The design goal was to make something somewhat useful (a programmable indicator light) that is very easy to reproduce (with minimal, common, through-hole parts).
Components
1×
ATTiny85
1×
USB-B connector
1×
RGB LED
Common cathode
2×
68 ohm resistors
For USB data lines
1×
5k ohm resistor
Pull up for D- (anywhere between 2.5k and 10k seems to work)
I came back from holiday vacation to discover a Shapeways box waiting on the doorstep. Inside I found two copies of the 3d printed cube enclosure, which came out looking nice, fit together well, and let enough light through to show up in sunlight.
The light is a little unbalanced in the corner but that's more an issue with the LED placement than the cube itself.
Starting with a fork of the ATTinyTemp enclosure i created a rounded cube enclosure for the blink(inch) in OpenSCAD. It is just a bit larger than an inch^3, and thanks to the original parametric design the only real effort went into making sure the hole for the USB plug was the right size.

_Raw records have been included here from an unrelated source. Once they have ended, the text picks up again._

<file path="src/rtl/line_sensor_filter_if.sv">
// Line sensor filter bus: ADC samples in, filtered averages,
// line flags, steering code and node events out.
interface line_sensor_filter_if;
  logic        en;
  logic [11:0] ADC_DATA_CH1;
  logic [11:0] ADC_DATA_CH2;
  logic [11:0] ADC_DATA_CH3;
  logic [11:0] avg_ch1;
  logic [11:0] avg_ch2;
  logic [11:0] avg_ch3;
  logic [2:0]  on_line;
  logic [1:0]  dir;
  logic        node_pulse;
  logic [3:0]  node_count;
  logic        data_valid;

  modport master (
    output en, ADC_DATA_CH1, ADC_DATA_CH2, ADC_DATA_CH3,
    input  avg_ch1, avg_ch2, avg_ch3, on_line, dir,
    input  node_pulse, node_count, data_valid
  );

  modport slave (
    input  en, ADC_DATA_CH1, ADC_DATA_CH2, ADC_DATA_CH3,
    output avg_ch1, avg_ch2, avg_ch3, on_line, dir,
    output node_pulse, node_count, data_valid
  );
endinterface

</file>
<file path="src/rtl/line_sensor_filter.sv">
// Box-car averages three ADC channels, applies hysteresis,
// and derives steering direction plus junction (node) events.
module line_sensor_filter #(
  parameter int SAMPLE_PERIOD = 48,
  parameter int AVG_LOG2      = 2,
  parameter int TH_HI         = 1800,
  parameter int TH_LO         = 1500
) (
  input  logic                 sclk,
  input  logic                 rst,
  line_sensor_filter_if.slave  bus
);
  localparam int PW = (SAMPLE_PERIOD > 2) ?
                      $clog2(SAMPLE_PERIOD) : 2;
  localparam int SW = (AVG_LOG2 > 0) ? AVG_LOG2 : 1;
  localparam int AW = 12 + AVG_LOG2;
  localparam logic [PW-1:0] P_LAST = PW'(SAMPLE_PERIOD - 1);
  localparam logic [SW-1:0] S_LAST = SW'((1 << AVG_LOG2) - 1);
  localparam logic [11:0]   HI     = 12'(TH_HI);
  localparam logic [11:0]   LO     = 12'(TH_LO);

  typedef enum logic [1:0] {
    S_IDLE, S_RUN, S_UPDATE, S_DECIDE
  } state_t;

  state_t        r_state;
  state_t        w_next;
  logic [PW-1:0] r_period;
  logic [SW-1:0] r_smp;
  logic [AW-1:0] r_acc1;
  logic [AW-1:0] r_acc2;
  logic [AW-1:0] r_acc3;
  logic [11:0]   r_avg1;
  logic [11:0]   r_avg2;
  logic [11:0]   r_avg3;
  logic [2:0]    r_on;
  logic [2:0]    w_on;
  logic [1:0]    r_dir;
  logic          r_np;
  logic          r_dv;
  logic [3:0]    r_cnt;
  logic          w_strobe;
  logic          w_last;
  logic          w_node;

  function automatic logic hyst(
    input logic [11:0] a,
    input logic        cur
  );
    logic r;
    r = cur;
    if (a >= HI)
      r = 1'b1;
    else if (a < LO)
      r = 1'b0;
    return r;
  endfunction

  function automatic logic [1:0] dir_of(
    input logic [2:0] on
  );
    logic [1:0] d;
    case (on)
      3'b010, 3'b111: d = 2'b00;
      3'b100, 3'b110: d = 2'b01;
      3'b001, 3'b011: d = 2'b10;
      default:        d = 2'b11;
    endcase
    return d;
  endfunction

  assign w_strobe = bus.en && (r_state == S_RUN) &&
                    (r_period == P_LAST);
  assign w_last   = w_strobe && (r_smp == S_LAST);

  assign w_on = {hyst(r_avg1, r_on[2]),
                 hyst(r_avg2, r_on[1]),
                 hyst(r_avg3, r_on[0])};
  assign w_node = (w_on == 3'b111) && (r_on != 3'b111);

  // FSM state register
  always_ff @(posedge sclk or posedge rst) begin
    if (rst)
      r_state <= S_IDLE;
    else
      r_state <= w_next;
  end

  // Next-state logic; dropping en always returns to idle
  always_comb begin
    w_next = r_state;
    if (!bus.en) begin
      w_next = S_IDLE;
    end else begin
      unique case (r_state)
        S_IDLE:   w_next = S_RUN;
        S_RUN:    if (w_last) w_next = S_UPDATE;
        S_UPDATE: w_next = S_DECIDE;
        S_DECIDE: w_next = S_RUN;
        default:  w_next = S_IDLE;
      endcase
    end
  end

  // Sample cadence counter; free-runs while enabled
  always_ff @(posedge sclk or posedge rst) begin
    if (rst)
      r_period <= '0;
    else if (!bus.en || r_period == P_LAST)
      r_period <= '0;
    else
      r_period <= r_period + 1'b1;
  end

  // Accumulate on each strobe; clear on idle or after averaging
  always_ff @(posedge sclk or posedge rst) begin
    if (rst) begin
      r_acc1 <= '0;
      r_acc2 <= '0;
      r_acc3 <= '0;
      r_smp  <= '0;
    end else if (!bus.en || r_state == S_IDLE ||
                 r_state == S_UPDATE) begin
      r_acc1 <= '0;
      r_acc2 <= '0;
      r_acc3 <= '0;
      r_smp  <= '0;
    end else if (w_strobe) begin
      r_acc1 <= r_acc1 + AW'(bus.ADC_DATA_CH1);
      r_acc2 <= r_acc2 + AW'(bus.ADC_DATA_CH2);
      r_acc3 <= r_acc3 + AW'(bus.ADC_DATA_CH3);
      r_smp  <= r_smp + 1'b1;
    end
  end

  // Latch truncated averages
  always_ff @(posedge sclk or posedge rst) begin
    if (rst) begin
      r_avg1 <= '0;
      r_avg2 <= '0;
      r_avg3 <= '0;
    end else if (bus.en && r_state == S_UPDATE) begin
      r_avg1 <= 12'(r_acc1 >> AVG_LOG2);
      r_avg2 <= 12'(r_acc2 >> AVG_LOG2);
      r_avg3 <= 12'(r_acc3 >> AVG_LOG2);
    end
  end

  // Classify, steer and count nodes; pulses only in decide
  always_ff @(posedge sclk or posedge rst) begin
    if (rst) begin
      r_on  <= '0;
      r_dir <= 2'b11;
      r_np  <= 1'b0;
      r_dv  <= 1'b0;
      r_cnt <= '0;
    end else if (bus.en && r_state == S_DECIDE) begin
      r_on  <= w_on;
      r_dir <= dir_of(w_on);
      r_np  <= w_node;
      r_dv  <= 1'b1;
      if (w_node)
        r_cnt <= r_cnt + 4'd1;
    end else begin
      r_np <= 1'b0;
      r_dv <= 1'b0;
    end
  end

  assign bus.avg_ch1    = r_avg1;
  assign bus.avg_ch2    = r_avg2;
  assign bus.avg_ch3    = r_avg3;
  assign bus.on_line    = r_on;
  assign bus.dir        = r_dir;
  assign bus.node_pulse = r_np;
  assign bus.node_count = r_cnt;
  assign bus.data_valid = r_dv;
endmodule

</file>
<file path="src/flat_wrapper.sv">
// flat-port wrapper written by rule: the top's interface ports become plain ports
module line_sensor_filter_flat 
#(
  parameter int SAMPLE_PERIOD = 48,
  parameter int AVG_LOG2      = 2,
  parameter int TH_HI         = 1800,
  parameter int TH_LO         = 1500
)
  (sclk, rst, bus_en, bus_ADC_DATA_CH1, bus_ADC_DATA_CH2, bus_ADC_DATA_CH3, bus_avg_ch1, bus_avg_ch2, bus_avg_ch3, bus_on_line, bus_dir, bus_node_pulse, bus_node_count, bus_data_valid);
  line_sensor_filter_if bus_i ();
  input  logic sclk;
  input  logic rst;
  input wire logic [$bits(bus_i.en)-1:0] bus_en;
  input wire logic [$bits(bus_i.ADC_DATA_CH1)-1:0] bus_ADC_DATA_CH1;
  input wire logic [$bits(bus_i.ADC_DATA_CH2)-1:0] bus_ADC_DATA_CH2;
  input wire logic [$bits(bus_i.ADC_DATA_CH3)-1:0] bus_ADC_DATA_CH3;
  output wire logic [$bits(bus_i.avg_ch1)-1:0] bus_avg_ch1;
  output wire logic [$bits(bus_i.avg_ch2)-1:0] bus_avg_ch2;
  output wire logic [$bits(bus_i.avg_ch3)-1:0] bus_avg_ch3;
  output wire logic [$bits(bus_i.on_line)-1:0] bus_on_line;
  output wire logic [$bits(bus_i.dir)-1:0] bus_dir;
  output wire logic [$bits(bus_i.node_pulse)-1:0] bus_node_pulse;
  output wire logic [$bits(bus_i.node_count)-1:0] bus_node_count;
  output wire logic [$bits(bus_i.data_valid)-1:0] bus_data_valid;
  assign bus_i.en = bus_en;
  assign bus_i.ADC_DATA_CH1 = bus_ADC_DATA_CH1;
  assign bus_i.ADC_DATA_CH2 = bus_ADC_DATA_CH2;
  assign bus_i.ADC_DATA_CH3 = bus_ADC_DATA_CH3;
  assign bus_avg_ch1 = bus_i.avg_ch1;
  assign bus_avg_ch2 = bus_i.avg_ch2;
  assign bus_avg_ch3 = bus_i.avg_ch3;
  assign bus_on_line = bus_i.on_line;
  assign bus_dir = bus_i.dir;
  assign bus_node_pulse = bus_i.node_pulse;
  assign bus_node_count = bus_i.node_count;
  assign bus_data_valid = bus_i.data_valid;
  line_sensor_filter #(.SAMPLE_PERIOD(SAMPLE_PERIOD), .AVG_LOG2(AVG_LOG2), .TH_HI(TH_HI), .TH_LO(TH_LO)) u_core (.sclk(sclk), .rst(rst), .bus(bus_i));
endmodule
</file>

To test the circuit I used the HID mouse wiggling example from http://codeandlife.com/2012/02/11/v-usb-tutorial-continued-hid-mouse/ . I've had troubles with enumeration before with V-USB and ATTiny85 but having the 3.6V zener diodes seems to mitigate that -- it enumerated on the first try.
I also ran a non-USB color fading test with pleasant results
The design files are now in this repo: https://github.com/spro/blinkinch. It includes the Eagle schematic and board files plus a .zip of gerber and drill files
While I wait for the PCBs to arrive from OSHPark I'll use an equivalent breadboard to start developing the firmware and driver.
My current conception of the driver exposes a service with a single method:
setRGB(r, g, b, message=null)
Scripts can go about their business (e.g. poll the bitcoin price) and call the service when they want to display some information (e.g. setRGB(255, 0, 0) when the price is declining). The optional message parameter can be used to explain the change, potentially showing up as an unobtrusive notification (like Growl).
Hey, just for your information—your PCB can be smaller and have a different size than a 1x1 inch square. However, it must fit within that square—a 0.5x2 inch rectangle wouldn't be allowed.